VirtualHost "jitsi.example.com"
    authentication = "internal_hashed"

你在配置文件中看到的将是你自己的主机名,而不是 jitsi.example.com

为访客启用匿名登录

在前一个 VirtualHost 配置段之后添加以下内容,以启用访客的匿名登录方式:

VirtualHost "guest.jitsi.example.com"
    authentication = "jitsi-anonymous"
    c2s_require_encryption = false

注意:guest.jitsi.example.com 是 Jitsi 内部使用的域名,您无需(且不应)为其创建 DNS 记录、生成 SSL/TLS 证书或进行任何 Web 服务器配置。虽然它是内部域名,但仍需将 jitsi.example.com 替换为您的主机名。

Jitsi Meet 配置

config.js 文件中,需要设置 anonymousdomain 选项。

如果你是通过 Debian 软件包安装的 jitsi-meet,则应修改以下文件:/etc/jitsi/meet/[你的主机名]-config.js

var config = {
    hosts: {
        domain: 'jitsi.example.com',
        anonymousdomain: 'guest.jitsi.example.com',
        // ...
    },
    // ...
}

你在配置文件中看到的是你自己的主机名,而不是 jitsi.example.com。 你只需要添加 anonymousdomain 这一行,注意逗号位置,避免语法错误。

Jicofo 配置

运行 Jicofo 时,需要在额外的配置项中指定你的主域名。 Jicofo 只会接受来自认证域的会议分配请求。 这应作为新的 authentication 部分,添加到 /etc/jitsi/jicofo/jicofo.conf 中:

jicofo {
  authentication: {
    enabled: true
    type: XMPP
    login-url: "jitsi.example.com"
  }
}

jitsi.example.com 替换为你自己的主机名。不要新建 jicofo 配置段。 请在已有的 jicofo 配置段内创建 authentication 配置段。

重启服务

root 用户身份重启 prosody、jicofo 和 jitsi-videobridge2 服务。

systemctl restart prosody
systemctl restart jicofo
systemctl restart jitsi-videobridge2

在 Prosody 中创建用户

最后,使用 prosodyctl 命令在 Prosody 中创建用户:

sudo prosodyctl register <username> <your-hostname> <password>

例如:

sudo prosodyctl register myname jitsi.example.com mypassword123
note

Docker 用户可能需要使用不同的配置路径。
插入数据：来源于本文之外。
## config.mk

```make
export PLATFORM = sky130hd
export DESIGN_NAME = mem_port_arbiter
export DESIGN_NICKNAME = d
export VERILOG_FILES = /design/src/rtl/mem_port_arbiter.sv
export SDC_FILE = /design/constraint.sdc
export NUM_CORES = 1
export LEC_CHECK = 0
export BUFFER_PORTS_ARGS = -buffer_cell sky130_fd_sc_hd__buf_2
export CAP_MARGIN = 30
export CORE_MARGIN = 2
export CORE_UTILIZATION = 38
export DETAILED_ROUTE_END_ITERATION = 8
export GPL_ROUTABILITY_DRIVEN = 0
export PLACE_DENSITY = 0.77
export SETUP_SLACK_MARGIN = 0.5
export SLEW_MARGIN = 10
export SYNTH_ARGS = -nofsm -noshare
export SYNTH_HDL_FRONTEND = slang
export SYNTH_SLANG_ARGS = --single-unit
```

## constraint.sdc

```tcl
create_clock -name clk -period 1.6 [get_ports clk]
set_input_delay 0.16 -clock clk [delete_from_list [all_inputs] [get_ports clk]]
set_output_delay 0.16 -clock clk [all_outputs]
set_load 0.05 [all_outputs]
```

## src/rtl/mem_port_arbiter.sv

```systemverilog
// mem_port_arbiter: shares one single-ported memory between fetch (I) and data (D) ports.
// D has priority; a starvation counter forces an I win after STARVE_MAX consecutive D wins.
module mem_port_arbiter #(
    parameter int AW         = 32,
    parameter int DW         = 32,
    parameter int STARVE_MAX = 4
) (
    input  logic            clk,
    input  logic            srst_n,
    input  logic            i_req,
    input  logic [AW-1:0]   i_addr,
    output logic            i_gnt,
    output logic            i_rvalid,
    output logic [DW-1:0]   i_rdata,
    input  logic            d_req,
    input  logic            d_we,
    input  logic [AW-1:0]   d_addr,
    input  logic [DW-1:0]   d_wdata,
    input  logic [DW/8-1:0] d_be,
    output logic            d_gnt,
    output logic            d_rvalid,
    output logic [DW-1:0]   d_rdata,
    output logic            mem_req,
    output logic            mem_we,
    output logic [AW-1:0]   mem_addr,
    output logic [DW-1:0]   mem_wdata,
    output logic [DW/8-1:0] mem_be,
    input  logic            mem_gnt,
    input  logic            mem_rvalid,
    input  logic [DW-1:0]   mem_rdata,
    output logic            busy,
    output logic            err_unexp_rsp
);
    localparam int SW = $clog2(STARVE_MAX + 1);
    typedef enum logic [1:0] {IDLE, REQ, RSP} state_t;
    state_t          state_q;
    logic            own_d_q;
    logic [SW-1:0]   starve_q;
    logic            mem_req_q;
    logic            mem_we_q;
    logic [AW-1:0]   mem_addr_q;
    logic [DW-1:0]   mem_wdata_q;
    logic [DW/8-1:0] mem_be_q;
    logic            starved;
    logic            win_i;
    assign starved = starve_q == SW'(STARVE_MAX);
    assign win_i   = i_req & (~d_req | starved);
    always_ff @(posedge clk or negedge srst_n) begin
        if (!srst_n) begin
            state_q     <= IDLE;
            own_d_q     <= 1'b0;
            starve_q    <= '0;
            mem_req_q   <= 1'b0;
            mem_we_q    <= 1'b0;
            mem_addr_q  <= '0;
            mem_wdata_q <= '0;
            mem_be_q    <= '0;
        end else begin
            case (state_q)
                IDLE: if (i_req | d_req) begin
                    state_q     <= REQ;
                    own_d_q     <= ~win_i;
                    mem_req_q   <= 1'b1;
                    mem_we_q    <= win_i ? 1'b0 : d_we;
                    mem_addr_q  <= win_i ? i_addr : d_addr;
                    mem_wdata_q <= win_i ? '0 : d_wdata;
                    mem_be_q    <= win_i ? '1 : d_be;
                    // count only D wins that made a pending fetch wait
                    starve_q    <= win_i ? '0 : (i_req && !starved) ? starve_q + 1'b1 : starve_q;
                end
                REQ: if (mem_gnt) begin
                    state_q   <= RSP;
                    mem_req_q <= 1'b0;
                end
                RSP: if (mem_rvalid) state_q <= IDLE;
                default: state_q <= IDLE;
            endcase
        end
    end
    assign mem_req       = mem_req_q;
    assign mem_we        = mem_we_q;
    assign mem_addr      = mem_addr_q;
    assign mem_wdata     = mem_wdata_q;
    assign mem_be        = mem_be_q;
    assign i_gnt         = (state_q == REQ) && mem_gnt && !own_d_q;
    assign d_gnt         = (state_q == REQ) && mem_gnt && own_d_q;
    assign i_rvalid      = (state_q == RSP) && mem_rvalid && !own_d_q;
    assign d_rvalid      = (state_q == RSP) && mem_rvalid && own_d_q;
    assign i_rdata       = mem_rdata;
    assign d_rdata       = mem_rdata;
    assign busy          = state_q != IDLE;
    assign err_unexp_rsp = mem_rvalid && (state_q != RSP);
endmodule
```

==> qor.yml <==
status: "completed"
period_needed_ns: 1.581
synth_seq_cells: 76
final_layout_size_suffix_gt1_share_pct: 62.28
grt_max_degree: 71
clock_skew_ns: 0.02235
crit_type: "reg -> reg"
antenna_found_initial: 0
cts_tree: "built"
final_util_pct: 70.17
hpwl_um: 8487
fp.dieArea_um2: 11910
clk_latency_ns: 0.37
async_flop_share_pct: 100.0
holdCritPathClass: "in -> reg"
rsz0062_at_grt: "true"
htreeDepth: 3
p_leak_nw: 3.406
ys_seq_area_share_pct: 45.28
drc: 0
ys_top_cells_by_count: "76 x dfrtp_1, 64 x buf_4, 37 x nand2_1, 34 x o2bb2ai_1, 33 x nand3_1"
dieWidth_um: 109.1
crit_path_start_kind: "register"
crit_buf_inv: 3
peakVddDrop_mv: 1.580
cts_buffer_depth: 2
netlist_top_cells_area: "dfrtp_1 45%, buf_4 11%, o2bb2ai_1 7.1%"
hold_viol_final: 0
nNetsFinal: 775
power_mw: 17.54
routedWlPerCell_um: 21.65
wl_met3_um: 1353
cp_top_family: "flip-flops"
nFillCells: 729
wl_met2_um: 8732
cp_slowest_stage_delay_ns: 0.40
synthesis.area_um2: 4200
top_layer: "met4"
max_freq_ghz: 0.6326
core.rowCount: 38
synth_most_common_cell: "dfrtp_1"
antenna_cells: 0
core-area_um2: 10790
cp.arrival_ns: 1.84
hp-start: "mem_rvalid"
grt_pass1_vias: 4245
grt-ovfl-total: 0
die_h_um: 109.1
vias: 4329
crit_fanout: 6
cts_buffers: 9
grtUsageTotal_pct: 25.86
synth_flop_cell: "dfrtp_1"
setup_tns_ns: 0
dp.cells: 658
max_cap_violations: 0
slew_violations: 0
fin_cells: 779
worstMarginPinSlew_ns: 0.4555
setup_viol: 0
yosysTopAreaCell: "dfrtp_1"
ant_nets: 0
timing.rr.start: "starve_q[1]"
initial_core_util_pct: 38.92
crit_start: "starve_q[1]"
synth_warnings: 0
ioPinCount: 279
routed_wl_um: 16860
avgViaCountPerCell: 5.557
wl_met1_um: 6057
powerDensity_nw_per_um2: 2315
io_buffers: 182
crit_path_end_kind: "register"
clk_pin_slew_ns: 0.10
syn2layout_area_growth_pct: 80.31
syn_area_per_cell_um2: 9.860
root_buffer: "clkbuf_8"
drtIter0Drc: 197
synth_top_area_share_pct: 45.28
clock_sinks: 76
period_share_pct: 98.80
worstPathRequired_ns: 1.86
dr.pass1.iters: 4
slew_headroom_pct: 69.63
grt_pass1_wl_um: 22920
synth_nets: 567
synthCells: 426
slowest_stage: "dfrtp_1"
crit_chain: "inv_2 -> ha_4 -> a21bo_4 -> and2_4 -> buf_12 -> buf_16 -> o2bb2ai_4"
synth_edf_count: 0
synth.distinct_cells: 28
官方 jitsi/prosody 镜像的用户应使用以下方式调用 prosodyctl

prosodyctl --config /config/prosody.cfg.lua register <username> meet.jitsi <password>

有关 prosodyctl 的完整文档,请参见 官方文档

从 Prosody 中删除用户

删除已有用户:

sudo prosodyctl unregister <username> <your-hostname>

例如:

sudo prosodyctl unregister myname jitsi.example.com

可选:Jigasi 配置

启用认证

如果你使用 Jigasi,需要通过编辑 /etc/jitsi/jigasi/sip-communicator.properties 中的以下几行来设置认证:

org.jitsi.jigasi.xmpp.acc.USER_ID=SOME_USER@SOME_DOMAIN
org.jitsi.jigasi.xmpp.acc.PASS=SOME_PASS
org.jitsi.jigasi.xmpp.acc.ANONYMOUS_AUTH=false

请注意,这里的密码是明文密码,而不是 Base64 编码。

Debugging

如果遇到证书链相关问题,可能需要取消注释 sip-communicator.properties 中的以下配置:

net.java.sip.communicator.service.gui.ALWAYS_TRUST_MODE_ENABLED=true
note

此配置仅应在测试/调试阶段或受控环境下使用。确认是此问题后,建议通过其他方式解决,例如获取 Prosody 的签名证书,或将相关证书添加到 Jigasi 的信任库中。